Riyadh's 2010 budget allocates $12.3 billion to the agriculture and water sectors, a 31 percent increase over 2009. New desalination plants are also planned.

Even so, NCBC noted, "food inflation … represents a potentially considerable social-economic risk which the authorities are poorly equipped to deal with."

As populations expand while the amount of farmland and water supply shrinks, resource wars are expected to erupt across the Middle East and Africa in the decades ahead.

"Unchecked land-grabbing carries with it the seeds of conflict, environmental disaster, political and social change, and hunger on an unprecedented scale," Le Monde Diplomatique warned in February.

Apart from soaring food prices, the GCC states will be further troubled by "the rising demand for biofuels and climate change," NCBC stressed.

Changes in weather patterns will reduce food production in some of the planet's main food-exporting states, such as the United States, Canada, Europe and Southeast Asia as well as reduce water supply.

It noted that prices for maize and similar crops have soared because of the demand for biofuels and farmers, particularly in the United States, are switching from growing wheat and rice to cultivating feedstocks.

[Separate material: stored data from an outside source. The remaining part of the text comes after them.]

**src/rtl/seq_magnitude_comparator_pkg.sv**
```systemverilog
// Shared types and elaboration checks for the chunked MSB-first magnitude comparator.
package seq_magnitude_comparator_pkg;

    typedef enum logic [1:0] {
        IDLE = 2'd0,
        CMP  = 2'd1,
        DONE = 2'd2
    } state_t;

    // Returns 1 when the WIDTH/CHUNK pairing cannot be built.
    function automatic bit width_check_fails(input int width, input int chunk);
        if (chunk < 1) return 1'b1;
        if (width < 2) return 1'b1;
        return (width % chunk) != 0;
    endfunction

endpackage

```
**src/rtl/seq_magnitude_comparator_cmp.sv**
```systemverilog
// Combinational CHUNK-bit unsigned comparator built as an MSB-priority chain.
module cmp_slice #(
    parameter int CHUNK = 4
) (
    input  logic [CHUNK-1:0] a,
    input  logic [CHUNK-1:0] b,
    output logic             lt,
    output logic             gt,
    output logic             eq
);

    // The first differing bit from the MSB decides; lower bits are masked once eq drops.
    always_comb begin
        lt = 1'b0;
        gt = 1'b0;
        eq = 1'b1;
        for (int i = CHUNK - 1; i >= 0; i--) begin
            if (eq) begin
                if (a[i] && !b[i]) begin
                    gt = 1'b1;
                    eq = 1'b0;
                end else if (!a[i] && b[i]) begin
                    lt = 1'b1;
                    eq = 1'b0;
                end
            end
        end
    end

endmodule

```
**src/rtl/seq_magnitude_comparator.sv**
```systemverilog
// Multi-cycle magnitude comparator: walks the operands MSB-first one CHUNK per cycle, exits on the first difference.
module seq_magnitude_comparator
    import seq_magnitude_comparator_pkg::*;
#(
    parameter int WIDTH = 16,
    parameter int CHUNK = 4
) (
    input  logic             clk,
    input  logic             rst_n,
    input  logic             in_valid,
    output logic             in_ready,
    input  logic [WIDTH-1:0] a,
    input  logic [WIDTH-1:0] b,
    input  logic             signed_mode,
    output logic             out_valid,
    input  logic             out_ready,
    output logic             lesser,
    output logic             greater,
    output logic             equal,
    output logic             busy
);

    localparam int NCHUNK = WIDTH / CHUNK;
    localparam int CNT_W  = (NCHUNK > 1) ? $clog2(NCHUNK) : 1;
    localparam logic [CNT_W-1:0] LAST_CNT  = CNT_W'(NCHUNK - 1);
    localparam logic [WIDTH-1:0] SIGN_MASK = {1'b1, {(WIDTH-1){1'b0}}};

    generate
        if (width_check_fails(WIDTH, CHUNK)) begin : g_bad_width
            $error("seq_magnitude_comparator: WIDTH must be >= 2 and a multiple of CHUNK >= 1");
        end
    endgenerate

    state_t           state;
    state_t           state_next;
    logic [WIDTH-1:0] opa;
    logic [WIDTH-1:0] opb;
    logic [CNT_W-1:0] cnt;
    logic             slice_lt;
    logic             slice_gt;
    logic             slice_eq;
    logic             last_chunk;

    cmp_slice #(.CHUNK(CHUNK)) u_slice (
        .a  (opa[WIDTH-1 -: CHUNK]),
        .b  (opb[WIDTH-1 -: CHUNK]),
        .lt (slice_lt),
        .gt (slice_gt),
        .eq (slice_eq)
    );

    assign last_chunk = (cnt == LAST_CNT);

    always_ff @(posedge clk or negedge rst_n) begin
        if (!rst_n) state <= IDLE;
        else        state <= state_next;
    end

    always_comb begin
        state_next = state;
        case (state)
            IDLE:    if (in_valid) state_next = CMP;
            CMP:     if (!slice_eq || last_chunk) state_next = DONE;
            DONE:    if (out_ready) state_next = IDLE;
            default: state_next = IDLE;
        endcase
    end

    always_comb begin
        in_ready  = (state == IDLE);
        busy      = (state == CMP) || (state == DONE);
        out_valid = (state == DONE);
    end

    // Flipping the sign bit maps two's-complement order onto unsigned order.
    always_ff @(posedge clk or negedge rst_n) begin
        if (!rst_n) begin
            opa     <= '0;
            opb     <= '0;
            cnt     <= '0;
            lesser  <= 1'b0;
            greater <= 1'b0;
            equal   <= 1'b0;
        end else begin
            case (state)
                IDLE: begin
                    if (in_valid) begin
                        opa <= a ^ (signed_mode ? SIGN_MASK : '0);
                        opb <= b ^ (signed_mode ? SIGN_MASK : '0);
                        cnt <= '0;
                    end
                end
                CMP: begin
                    if (!slice_eq) begin
                        lesser  <= slice_lt;
                        greater <= slice_gt;
                    end else if (last_chunk) begin
                        equal <= 1'b1;
                    end else begin
                        opa <= opa << CHUNK;
                        opb <= opb << CHUNK;
                        cnt <= cnt + CNT_W'(1);
                    end
                end
                DONE: begin
                    if (out_ready) begin
                        lesser  <= 1'b0;
                        greater <= 1'b0;
                        equal   <= 1'b0;
                    end
                end
                default: ;
            endcase
        end
    end

endmodule

```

The U.N. Food and Agriculture Organization recently estimated that 75 percent of the additional 40 million tons of maize grown worldwide in 2007 was taken up by plants producing ethanol for fuel.

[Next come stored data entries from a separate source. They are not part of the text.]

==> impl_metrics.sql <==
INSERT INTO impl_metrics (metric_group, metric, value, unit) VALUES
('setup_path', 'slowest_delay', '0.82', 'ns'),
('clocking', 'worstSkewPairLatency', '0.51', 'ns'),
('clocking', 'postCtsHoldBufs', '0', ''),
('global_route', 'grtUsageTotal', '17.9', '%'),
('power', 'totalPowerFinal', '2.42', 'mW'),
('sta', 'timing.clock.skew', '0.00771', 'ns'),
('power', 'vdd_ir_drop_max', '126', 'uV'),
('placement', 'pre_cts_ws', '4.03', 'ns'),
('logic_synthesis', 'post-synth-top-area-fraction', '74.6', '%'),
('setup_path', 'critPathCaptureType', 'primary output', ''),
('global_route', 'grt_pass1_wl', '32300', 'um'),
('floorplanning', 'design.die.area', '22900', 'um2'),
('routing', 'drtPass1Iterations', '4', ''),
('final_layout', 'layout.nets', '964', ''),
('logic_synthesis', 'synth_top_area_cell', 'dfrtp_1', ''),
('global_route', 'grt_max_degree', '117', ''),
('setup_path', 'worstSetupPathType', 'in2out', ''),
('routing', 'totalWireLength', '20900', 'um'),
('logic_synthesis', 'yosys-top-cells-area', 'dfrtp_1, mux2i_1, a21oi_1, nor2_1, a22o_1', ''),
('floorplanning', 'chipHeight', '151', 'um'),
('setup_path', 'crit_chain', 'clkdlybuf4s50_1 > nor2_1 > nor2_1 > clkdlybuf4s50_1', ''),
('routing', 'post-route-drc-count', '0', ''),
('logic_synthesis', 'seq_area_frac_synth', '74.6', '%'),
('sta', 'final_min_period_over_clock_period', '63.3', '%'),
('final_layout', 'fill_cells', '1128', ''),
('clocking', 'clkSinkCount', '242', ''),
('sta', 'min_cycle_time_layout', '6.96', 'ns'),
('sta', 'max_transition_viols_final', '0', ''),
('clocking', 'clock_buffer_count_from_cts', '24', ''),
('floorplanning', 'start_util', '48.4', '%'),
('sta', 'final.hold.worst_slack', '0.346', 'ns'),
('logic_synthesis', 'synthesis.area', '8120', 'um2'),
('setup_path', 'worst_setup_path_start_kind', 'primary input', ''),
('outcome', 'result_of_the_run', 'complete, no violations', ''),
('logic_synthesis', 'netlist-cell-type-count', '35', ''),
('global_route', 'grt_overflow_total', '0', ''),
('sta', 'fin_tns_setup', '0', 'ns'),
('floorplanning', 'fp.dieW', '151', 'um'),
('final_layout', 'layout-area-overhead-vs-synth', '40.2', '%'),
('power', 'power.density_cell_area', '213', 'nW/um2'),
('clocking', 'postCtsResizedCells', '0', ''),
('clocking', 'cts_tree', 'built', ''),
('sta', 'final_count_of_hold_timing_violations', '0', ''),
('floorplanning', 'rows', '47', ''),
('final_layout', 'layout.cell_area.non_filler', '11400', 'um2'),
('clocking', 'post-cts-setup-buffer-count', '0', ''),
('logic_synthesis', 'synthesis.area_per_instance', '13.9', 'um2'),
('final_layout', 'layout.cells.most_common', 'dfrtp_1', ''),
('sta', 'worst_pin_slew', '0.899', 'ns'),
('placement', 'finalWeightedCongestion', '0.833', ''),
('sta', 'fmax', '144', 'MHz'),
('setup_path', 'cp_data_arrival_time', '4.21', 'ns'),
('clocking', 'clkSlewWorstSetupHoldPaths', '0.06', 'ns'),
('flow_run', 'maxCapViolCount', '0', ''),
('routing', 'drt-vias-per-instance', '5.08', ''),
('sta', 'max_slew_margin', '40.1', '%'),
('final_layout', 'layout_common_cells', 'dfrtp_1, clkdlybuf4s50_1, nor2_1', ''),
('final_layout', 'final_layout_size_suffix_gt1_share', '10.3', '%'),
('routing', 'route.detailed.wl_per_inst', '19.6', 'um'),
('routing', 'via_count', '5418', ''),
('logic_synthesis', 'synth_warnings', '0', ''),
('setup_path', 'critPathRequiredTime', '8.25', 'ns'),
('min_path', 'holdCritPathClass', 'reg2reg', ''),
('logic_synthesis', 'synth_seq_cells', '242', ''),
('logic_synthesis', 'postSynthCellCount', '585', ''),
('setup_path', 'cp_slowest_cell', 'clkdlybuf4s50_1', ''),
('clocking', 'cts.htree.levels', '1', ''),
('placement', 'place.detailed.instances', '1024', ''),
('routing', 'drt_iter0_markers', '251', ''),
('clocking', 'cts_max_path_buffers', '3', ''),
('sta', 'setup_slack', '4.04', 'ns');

Food production in Africa is expected to shrink by around 20 percent over the next four decades unless major policy changes to counter these problems are initiated now, said a recent study by the International Food Policy Research Institute in Washington.

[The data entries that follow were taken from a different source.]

--- src/rtl/pc_fetch_unit.sv ---
// pc_fetch_unit: architectural PC register and req/ack instruction-fetch sequencer
// with next-PC selection and sticky misalignment/timeout fault capture.
module pc_fetch_unit #(
    parameter logic [31:0] RESET_PC = 32'h0000_0000,
    parameter int          TIMEOUT  = 16
) (
    input  logic        clk,
    input  logic        rst_n,
    output logic [31:0] pc,
    input  logic [31:0] pc_plus4,
    input  logic [31:0] pc_branch,
    input  logic [31:0] pc_jump,
    input  logic [1:0]  pc_src,
    input  logic        stall,
    output logic        imem_req,
    output logic [31:0] imem_addr,
    input  logic        imem_ack,
    input  logic [31:0] instr_in,
    output logic [31:0] instr_out,
    output logic        instr_valid,
    output logic        fault,
    output logic [1:0]  fault_code,
    output logic [31:0] fault_addr
);
    localparam int CW = $clog2(TIMEOUT);

    typedef enum logic [1:0] {IDLE, REQ, ISSUE, ERR} state_t;

    state_t        state_q, state_d;
    logic [31:0]   pc_q, pc_d;
    logic [31:0]   instr_q, instr_d;
    logic [31:0]   fault_addr_q, fault_addr_d;
    logic [1:0]    fault_code_q, fault_code_d;
    logic [CW-1:0] cnt_q, cnt_d;
    logic [31:0]   next_pc;
    logic          timed_out;

    assign next_pc   = pc_src == 2'b01 ? pc_branch : pc_src == 2'b10 ? pc_jump : pc_plus4;
    assign timed_out = cnt_q == CW'(TIMEOUT - 1);

    always_comb begin
        state_d      = state_q;
        pc_d         = pc_q;
        instr_d      = instr_q;
        cnt_d        = cnt_q;
        fault_code_d = fault_code_q;
        fault_addr_d = fault_addr_q;
        case (state_q)
            IDLE: state_d = REQ;
            REQ: begin
                cnt_d = cnt_q + 1'b1;
                // an ack on the final wait cycle still completes the fetch
                if (imem_ack) begin
                    instr_d = instr_in;
                    cnt_d   = '0;
                    state_d = ISSUE;
                end else if (timed_out) begin
                    fault_code_d = 2'b10;
                    fault_addr_d = pc_q;
                    state_d      = ERR;
                end
            end
            ISSUE: begin
                if (!stall) begin
                    if (next_pc[1:0] != 2'b00) begin
                        fault_code_d = 2'b01;
                        fault_addr_d = next_pc;
                        state_d      = ERR;
                    end else begin
                        pc_d    = next_pc;
                        state_d = REQ;
                    end
                end
            end
            default: ;
        endcase
    end

    always_ff @(posedge clk) begin
        if (!rst_n) begin
            state_q      <= IDLE;
            pc_q         <= RESET_PC;
            instr_q      <= '0;
            cnt_q        <= '0;
            fault_code_q <= 2'b00;
            fault_addr_q <= '0;
        end else begin
            state_q      <= state_d;
            pc_q         <= pc_d;
            instr_q      <= instr_d;
            cnt_q        <= cnt_d;
            fault_code_q <= fault_code_d;
            fault_addr_q <= fault_addr_d;
        end
    end

    assign pc          = pc_q;
    assign imem_addr   = pc_q;
    assign imem_req    = state_q == REQ;
    assign instr_valid = state_q == ISSUE;
    assign fault       = state_q == ERR;
    assign instr_out   = instr_q;
    assign fault_code  = fault_code_q;
    assign fault_addr  = fault_addr_q;
endmodule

The dependence of the GGC members on food imports is already high, particularly concerning basic foodstuffs such as rice, barley and maize.

Imports accounted for 92-100 percent of consumption in the gulf, while for milk and dairy products the figure is 77 percent.

Saudi Arabia and its gulf partners turned to the large-scale purchase or long-term leasing of farmland in Africa and further afield in Pakistan and Turkey, because they failed to devote sufficient resources to agriculture in the 1970s and 1980s.

The institute estimated that Saudi Arabia and the United Arab Emirates, the main buyers of African land, have acquired some 6 million acres worldwide, largely in Sudan, Pakistan and Indonesia. Other estimates are much higher.

The report said that additional purchases by the Saudi government and private investors are under way with Egypt, Ethiopia, South Africa, Kazakhstan, Australia and Brazil.

Eventually, the report pointed out, these countries will have to curtail the export of food grown on their farmland because they will have to feed their own swelling populations rather than someone else's.

The land-buying spree by the Arab states is likely to continue as desertification worsens.

Wadid Erian, a soil expert with the Arab Center for the Study of Arid Zones and Dry Land in Cairo, said desertification is advancing swiftly "and our response needs to match the pace …

"The question we need to be asking is whether using (African) land is a sustainable, long-term solution … We expect that if climate change and desertification continue at this pace, in the next five years we won't have enough food to supply demand."